▶ [PROBLEM STATEMENT] Locate every line below that contains the word "longest" and copy it.

━━━ PROVIDED RECORDS

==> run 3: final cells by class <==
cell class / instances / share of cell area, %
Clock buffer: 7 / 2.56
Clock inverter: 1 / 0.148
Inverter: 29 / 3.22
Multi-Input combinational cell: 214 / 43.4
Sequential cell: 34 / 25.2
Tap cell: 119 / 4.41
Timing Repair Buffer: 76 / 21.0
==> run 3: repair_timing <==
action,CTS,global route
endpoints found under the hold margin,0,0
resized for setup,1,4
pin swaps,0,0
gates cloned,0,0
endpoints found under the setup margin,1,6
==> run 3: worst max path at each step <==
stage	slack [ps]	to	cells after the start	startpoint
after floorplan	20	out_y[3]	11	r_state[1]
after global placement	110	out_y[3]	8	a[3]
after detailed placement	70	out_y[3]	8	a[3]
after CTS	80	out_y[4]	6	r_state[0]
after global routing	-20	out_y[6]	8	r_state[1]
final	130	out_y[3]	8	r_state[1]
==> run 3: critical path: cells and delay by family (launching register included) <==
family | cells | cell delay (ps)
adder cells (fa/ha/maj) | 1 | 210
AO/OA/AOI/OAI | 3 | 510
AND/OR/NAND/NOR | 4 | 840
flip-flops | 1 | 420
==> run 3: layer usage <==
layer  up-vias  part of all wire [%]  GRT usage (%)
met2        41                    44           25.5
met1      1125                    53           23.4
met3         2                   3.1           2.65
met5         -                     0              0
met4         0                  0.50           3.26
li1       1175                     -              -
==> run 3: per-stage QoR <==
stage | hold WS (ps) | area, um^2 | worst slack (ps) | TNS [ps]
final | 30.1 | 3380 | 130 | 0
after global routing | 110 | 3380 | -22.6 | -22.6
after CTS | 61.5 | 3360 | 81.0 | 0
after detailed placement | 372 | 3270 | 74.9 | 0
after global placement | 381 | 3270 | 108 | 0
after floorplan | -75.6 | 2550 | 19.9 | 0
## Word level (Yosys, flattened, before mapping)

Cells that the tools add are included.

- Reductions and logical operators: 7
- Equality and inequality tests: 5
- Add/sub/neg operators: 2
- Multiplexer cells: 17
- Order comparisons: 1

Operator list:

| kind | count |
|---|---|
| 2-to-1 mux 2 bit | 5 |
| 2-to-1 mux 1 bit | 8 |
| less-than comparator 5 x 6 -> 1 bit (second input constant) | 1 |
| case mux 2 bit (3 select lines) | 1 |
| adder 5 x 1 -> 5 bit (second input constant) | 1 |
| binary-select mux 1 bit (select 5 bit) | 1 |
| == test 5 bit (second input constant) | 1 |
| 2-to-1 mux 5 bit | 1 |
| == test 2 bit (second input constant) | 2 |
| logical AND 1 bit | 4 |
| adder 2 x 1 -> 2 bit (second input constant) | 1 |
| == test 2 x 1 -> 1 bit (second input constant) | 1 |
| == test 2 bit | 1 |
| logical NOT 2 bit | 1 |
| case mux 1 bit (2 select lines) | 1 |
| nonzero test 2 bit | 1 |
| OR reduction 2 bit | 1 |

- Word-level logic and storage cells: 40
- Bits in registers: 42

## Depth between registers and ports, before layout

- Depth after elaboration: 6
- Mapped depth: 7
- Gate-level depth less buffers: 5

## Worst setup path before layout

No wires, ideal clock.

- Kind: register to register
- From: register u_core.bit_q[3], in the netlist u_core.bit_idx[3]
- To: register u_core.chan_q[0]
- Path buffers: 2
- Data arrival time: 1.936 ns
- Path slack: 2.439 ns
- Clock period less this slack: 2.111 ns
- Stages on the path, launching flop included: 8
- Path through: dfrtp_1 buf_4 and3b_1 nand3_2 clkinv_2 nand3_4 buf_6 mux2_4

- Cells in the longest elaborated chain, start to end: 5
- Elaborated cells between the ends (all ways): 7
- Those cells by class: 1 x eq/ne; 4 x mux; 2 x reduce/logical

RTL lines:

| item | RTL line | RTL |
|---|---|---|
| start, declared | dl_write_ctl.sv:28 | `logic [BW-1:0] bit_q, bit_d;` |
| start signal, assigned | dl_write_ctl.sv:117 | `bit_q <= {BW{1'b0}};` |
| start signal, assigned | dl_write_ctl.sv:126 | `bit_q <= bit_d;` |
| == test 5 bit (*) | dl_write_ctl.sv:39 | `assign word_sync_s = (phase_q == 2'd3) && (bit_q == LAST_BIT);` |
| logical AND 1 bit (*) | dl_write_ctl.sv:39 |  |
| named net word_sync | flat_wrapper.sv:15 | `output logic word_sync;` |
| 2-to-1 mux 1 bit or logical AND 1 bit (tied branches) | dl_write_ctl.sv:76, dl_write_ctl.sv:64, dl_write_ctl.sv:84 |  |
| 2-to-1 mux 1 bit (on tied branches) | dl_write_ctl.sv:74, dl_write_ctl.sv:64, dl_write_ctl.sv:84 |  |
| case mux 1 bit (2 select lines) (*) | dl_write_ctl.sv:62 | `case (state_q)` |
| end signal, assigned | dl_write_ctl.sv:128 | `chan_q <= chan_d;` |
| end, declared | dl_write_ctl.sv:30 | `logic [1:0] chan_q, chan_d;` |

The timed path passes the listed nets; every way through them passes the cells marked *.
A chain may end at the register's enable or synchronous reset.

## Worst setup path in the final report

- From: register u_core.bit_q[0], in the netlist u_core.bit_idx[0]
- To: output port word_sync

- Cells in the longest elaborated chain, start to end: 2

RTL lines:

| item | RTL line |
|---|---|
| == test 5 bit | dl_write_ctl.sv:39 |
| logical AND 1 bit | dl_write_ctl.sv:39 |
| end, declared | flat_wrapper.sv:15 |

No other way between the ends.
**config.mk**
```make
export PLATFORM = sky130hd
export DESIGN_NAME = mdu
export DESIGN_NICKNAME = d
export VERILOG_FILES = /design/src/rtl/mdu_pkg.sv /design/src/rtl/mdu_div.sv /design/src/rtl/mdu.sv
export SDC_FILE = /design/constraint.sdc
export NUM_CORES = 2
export LEC_CHECK = 0
export ABC_CLOCK_PERIOD_IN_PS = 14900
export CAP_MARGIN = 5
export CORE_AREA = 3 3 408 410
export DETAILED_ROUTE_END_ITERATION = 7
export DIE_AREA = 0 0 411 413
export GPL_TIMING_DRIVEN = 0
export PLACE_DENSITY = 0.53
export SLEW_MARGIN = 10
export SYNTH_ARGS = -nofsm -noshare
export SYNTH_HDL_FRONTEND = slang
export SYNTH_SLANG_ARGS = --single-unit
```
**constraint.sdc**
```tcl
create_clock -name clk -period 14.9 [get_ports clk]
set_clock_uncertainty 0.05 [all_clocks]
set_input_delay 2.235 -clock clk [delete_from_list [all_inputs] [get_ports clk]]
set_output_delay 2.235 -clock clk [all_outputs]
set_load 0.05 [all_outputs]
```
**src/rtl/mdu_pkg.sv**
```systemverilog
// Shared definitions for the multiply/divide unit: op codes, FSM encoding,
// default multiply latency and a conditional two's-complement helper.
package mdu_pkg;

  localparam int unsigned MDU_MUL_LAT = 5;

  localparam logic [2:0] MDU_MULT  = 3'd0;
  localparam logic [2:0] MDU_MULTU = 3'd1;
  localparam logic [2:0] MDU_DIV   = 3'd2;
  localparam logic [2:0] MDU_DIVU  = 3'd3;
  localparam logic [2:0] MDU_MTHI  = 3'd4;
  localparam logic [2:0] MDU_MTLO  = 3'd5;

  typedef enum logic [1:0] {
    ST_IDLE = 2'd0,
    ST_MUL  = 2'd1,
    ST_DIV  = 2'd2,
    ST_FIX  = 2'd3
  } mdu_state_e;

  function automatic logic [31:0] cond_neg(input logic [31:0] v, input logic neg);
    logic [31:0] r;
    if (neg) begin
      r = 32'd0 - v;
    end else begin
      r = v;
    end
    return r;
  endfunction

endpackage

```
**src/rtl/mdu_div.sv**
```systemverilog
// Iterative radix-2 restoring divider on 32-bit magnitudes. One quotient bit
// per cycle for 32 cycles after load; done flags the cycle of the final step.
module mdu_div
  import mdu_pkg::*;
(
  input  logic        clk,
  input  logic        rst,
  input  logic        load,
  input  logic [31:0] dividend,
  input  logic [31:0] divisor,
  output logic        done,
  output logic [31:0] quot,
  output logic [31:0] rem
);

  logic [31:0] quot_q, quot_d;
  logic [31:0] rem_q, rem_d;
  logic [31:0] dvsr_q, dvsr_d;
  logic [4:0]  cnt_q, cnt_d;
  logic        run_q, run_d;
  logic [32:0] shifted_s;
  logic [32:0] diff_s;
  logic        ge_s;

  // Since rem < divisor, the shifted remainder minus divisor fits in 33 bits
  // with bit 32 acting as the borrow.
  always_comb begin
    quot_d    = quot_q;
    rem_d     = rem_q;
    dvsr_d    = dvsr_q;
    cnt_d     = cnt_q;
    run_d     = run_q;
    shifted_s = {rem_q, quot_q[31]};
    diff_s    = shifted_s - {1'b0, dvsr_q};
    ge_s      = ~diff_s[32];
    if (load) begin
      quot_d = dividend;
      rem_d  = 32'd0;
      dvsr_d = divisor;
      cnt_d  = 5'd31;
      run_d  = 1'b1;
    end else if (run_q) begin
      quot_d = {quot_q[30:0], ge_s};
      if (ge_s) begin
        rem_d = diff_s[31:0];
      end else begin
        rem_d = shifted_s[31:0];
      end
      if (cnt_q == 5'd0) begin
        run_d = 1'b0;
      end else begin
        cnt_d = cnt_q - 5'd1;
      end
    end else begin
      run_d = 1'b0;
    end
  end

  // Divider state registers.
  always_ff @(posedge clk) begin
    if (rst) begin
      quot_q <= 32'd0;
      rem_q  <= 32'd0;
      dvsr_q <= 32'd0;
      cnt_q  <= 5'd0;
      run_q  <= 1'b0;
    end else begin
      quot_q <= quot_d;
      rem_q  <= rem_d;
      dvsr_q <= dvsr_d;
      cnt_q  <= cnt_d;
      run_q  <= run_d;
    end
  end

  assign done = run_q && (cnt_q == 5'd0);
  assign quot = quot_q;
  assign rem  = rem_q;

endmodule

```
**src/rtl/mdu.sv**
```systemverilog
// Multiply/divide unit with HI/LO registers. Multiply result lands MUL_LAT
// cycles after acceptance; divide takes 32 step cycles plus one sign-fix cycle.
module mdu
  import mdu_pkg::*;
#(
  parameter int unsigned MUL_LAT = MDU_MUL_LAT
) (
  input  logic        clk,
  input  logic        rst,
  input  logic        start,
  input  logic [2:0]  op,
  input  logic [31:0] a,
  input  logic [31:0] b,
  output logic        busy,
  output logic [31:0] hi,
  output logic [31:0] lo
);

  localparam int unsigned CNT_W = (MUL_LAT > 1) ? $clog2(MUL_LAT) : 1;

  mdu_state_e       state_q, state_d;
  logic [CNT_W-1:0] cnt_q, cnt_d;
  logic [63:0]      prod_q, prod_d, prod_s;
  logic [31:0]      hi_q, hi_d, lo_q, lo_d;
  logic             busy_q, busy_d;
  logic             qneg_q, qneg_d, rneg_q, rneg_d;

  logic             sdiv_s, a_neg_s, b_neg_s, mul_sext_s;
  logic             div_load_s, div_done_s;
  logic [31:0]      mag_a_s, mag_b_s, quot_s, rem_s;
  logic [63:0]      opa_s, opb_s;

  // Operand conditioning: sign-extend for MULT, take magnitudes for DIV.
  always_comb begin
    sdiv_s     = (op == MDU_DIV);
    mul_sext_s = (op == MDU_MULT);
    a_neg_s    = sdiv_s & a[31];
    b_neg_s    = sdiv_s & b[31];
    mag_a_s    = cond_neg(a, a_neg_s);
    mag_b_s    = cond_neg(b, b_neg_s);
    opa_s      = {{32{mul_sext_s & a[31]}}, a};
    opb_s      = {{32{mul_sext_s & b[31]}}, b};
    prod_s     = opa_s * opb_s;
    div_load_s = (state_q == ST_IDLE) && start &&
                 ((op == MDU_DIV) || (op == MDU_DIVU)) && (b != 32'd0);
  end

  mdu_div u_div (
    .clk      (clk),
    .rst      (rst),
    .load     (div_load_s),
    .dividend (mag_a_s),
    .divisor  (mag_b_s),
    .done     (div_done_s),
    .quot     (quot_s),
    .rem      (rem_s)
  );

  // Next-state, HI/LO update and busy computation.
  always_comb begin
    state_d = state_q;
    cnt_d   = cnt_q;
    prod_d  = prod_q;
    hi_d    = hi_q;
    lo_d    = lo_q;
    qneg_d  = qneg_q;
    rneg_d  = rneg_q;
    case (state_q)
      ST_IDLE: begin
        if (start) begin
          case (op)
            MDU_MULT, MDU_MULTU: begin
              prod_d  = prod_s;
              cnt_d   = CNT_W'(MUL_LAT - 1);
              state_d = ST_MUL;
            end
            MDU_DIV, MDU_DIVU: begin
              if (div_load_s) begin
                qneg_d  = a_neg_s ^ b_neg_s;
                rneg_d  = a_neg_s;
                state_d = ST_DIV;
              end else begin
                state_d = ST_IDLE;
              end
            end
            MDU_MTHI: hi_d = a;
            MDU_MTLO: lo_d = a;
            default:  state_d = ST_IDLE;
          endcase
        end else begin
          state_d = ST_IDLE;
        end
      end
      ST_MUL: begin
        if (cnt_q == {CNT_W{1'b0}}) begin
          hi_d    = prod_q[63:32];
          lo_d    = prod_q[31:0];
          state_d = ST_IDLE;
        end else begin
          cnt_d = cnt_q - CNT_W'(1);
        end
      end
      ST_DIV: begin
        if (div_done_s) begin
          state_d = ST_FIX;
        end else begin
          state_d = ST_DIV;
        end
      end
      ST_FIX: begin
        lo_d    = cond_neg(quot_s, qneg_q);
        hi_d    = cond_neg(rem_s, rneg_q);
        state_d = ST_IDLE;
      end
      default: state_d = ST_IDLE;
    endcase
    busy_d = (state_d != ST_IDLE);
  end

  // Architectural and control registers.
  always_ff @(posedge clk) begin
    if (rst) begin
      state_q <= ST_IDLE;
      cnt_q   <= {CNT_W{1'b0}};
      prod_q  <= 64'd0;
      hi_q    <= 32'd0;
      lo_q    <= 32'd0;
      busy_q  <= 1'b0;
      qneg_q  <= 1'b0;
      rneg_q  <= 1'b0;
    end else begin
      state_q <= state_d;
      cnt_q   <= cnt_d;
      prod_q  <= prod_d;
      hi_q    <= hi_d;
      lo_q    <= lo_d;
      busy_q  <= busy_d;
      qneg_q  <= qneg_d;
      rneg_q  <= rneg_d;
    end
  end

  assign busy = busy_q;
  assign hi   = hi_q;
  assign lo   = lo_q;

endmodule

```
==> impl_metrics.toml <==
[clock_network]
path_clk_slew_ns = 0.07
clockRootBuffer = "clkbuf_16"
clkLatencyLatePin_ns = 0.54
ctsHtreeMaxLevel = 1
postCtsSetupBuffers = 0
cts_tree = "done"
postCtsHoldBufs = 0
cts.sinks = 238
cts_buffers = 25
cts_max_path_buffers = 3
cts_resized = 0

[place]
hpwl_um = 180000
portBuffers = 92
place_area_um2 = 55800
gp_congestion = 0.980

[min_path]
hold_path_class = "reg -> reg"

[global_routing]
overflow = 0
grtUsageTotal_pct = 25.4
grt_antenna_before_repair = 26
grt_pass1_wl_um = 313000
grt_max_degree = 25
grt_pass1_vias = 44298

[sta]
drv_slew = 0
worst_pin_slew_ns = 1.41
relSlewSlack_pct = 6.06
hold_viol = 0
setup_viol = 0
max_freq_ghz = 0.0782
hold_slack_ns = 0.407
fin_crit_ns = 12.79
fin_crit_sh_pct = 85.8
timing.setup.tns_ns = 0
rsz0062_at_grt = "no"

[floorplanning]
initial_core_util_pct = 32.0
die_h_um = 413
fp-row-count = 148
ioPinCount = 135
die_w_um = 411
design.core.area_um2 = 163000
dieArea_um2 = 170000

[worst_setup_path]
max_stage_delay_ns = 1.05
cp-end-kind = "register"
path_max_fanout = 11
slowest_stage = "nor3_1"
cp_common_cell = "fa_1"
cp.arrival_ns = 13.14
required_ns = 15.25
cp-start-kind = "input pin"
path_class = "in -> reg"

[yosys]
synth_seq_cells = 238
synth_flop_cell = "dfxtp_1"
synth_area_um2 = 52100
ys_seq_area_share_pct = 9.15
post_synth.cell_area_avg_um2 = 8.70
synth_fp_nets = 7429
synth.distinct_cells = 81
async_flop_share_pct = 0
syn_inst = 5982
synth_edf_count = 0
ys.warnings.count = 0

[drt]
drtPass1Iterations = 6
first_iter_violations = 3620
vias = 42862
drc_errors = 0
ant_nets = 0
viasPerCell = 5.16
wirelength_um = 216000
drt-wirelength-per-cell_um = 26.0

[final_layout]
drive_above_1_share_pct = 1.94
fin_area_um2 = 56600
nets = 7552
area_growth_pct = 8.79

[outcome]
outcome = "finished clean"

[job]
max-cap-violations = 0
### config.mk
export PLATFORM = sky130hd
export DESIGN_NAME = lockout_timer
export DESIGN_NICKNAME = d
export VERILOG_FILES = /design/src/rtl/code_checker_lockout_timer.sv
export SDC_FILE = /design/constraint.sdc
export NUM_CORES = 1
export LEC_CHECK = 0
export ABC_AREA = 0
export BUFFER_PORTS_ARGS = -buffer_cell sky130_fd_sc_hd__buf_2
export CELL_PAD_IN_SITES_DETAIL_PLACEMENT = 0
export CELL_PAD_IN_SITES_GLOBAL_PLACEMENT = 1
export CORE_MARGIN = 2
export CORE_UTILIZATION = 38
export CTS_BUF_LIST = sky130_fd_sc_hd__clkbuf_8
export CTS_CLUSTER_DIAMETER = 50
export DETAILED_ROUTE_END_ITERATION = 6
export PLACE_DENSITY_LB_ADDON = 0.08
export SLEW_MARGIN = 20
export SYNTH_ARGS = -nofsm -noshare
export SYNTH_HDL_FRONTEND = slang
export SYNTH_SLANG_ARGS = --single-unit
### constraint.sdc
create_clock -name clock -period 2.3 [get_ports clock]
set_input_delay 0.345 -clock clock [delete_from_list [all_inputs] [get_ports clock]]
set_output_delay 0.345 -clock clock [all_outputs]
set_load 0.03 [all_outputs]
===== config.mk =====
export PLATFORM = sky130hd
export DESIGN_NAME = yd_wb_queue
export DESIGN_NICKNAME = d
export VERILOG_FILES = /design/src/rtl/yd_wb_queue.sv
export SDC_FILE = /design/constraint.sdc
export NUM_CORES = 1
export LEC_CHECK = 0
export ABC_CLOCK_PERIOD_IN_PS = 5900
export CORE_MARGIN = 5
export CORE_UTILIZATION = 30
export DETAILED_ROUTE_END_ITERATION = 8
export HOLD_SLACK_MARGIN = 0.03
export SLEW_MARGIN = 30
export SYNTH_ARGS = -nofsm -noshare
export SYNTH_HDL_FRONTEND = slang
export SYNTH_SLANG_ARGS = --single-unit

===== constraint.sdc =====
create_clock -name clk -period 5.9 [get_ports clk]
set_input_delay 1.18 -clock clk [delete_from_list [all_inputs] [get_ports clk]]
set_output_delay 1.18 -clock clk [all_outputs]
set_load 0.05 [all_outputs]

━━━━━━

▶ [ANSWER BELOW]
- Cells in the longest elaborated chain, start to end: 5
- Cells in the longest elaborated chain, start to end: 2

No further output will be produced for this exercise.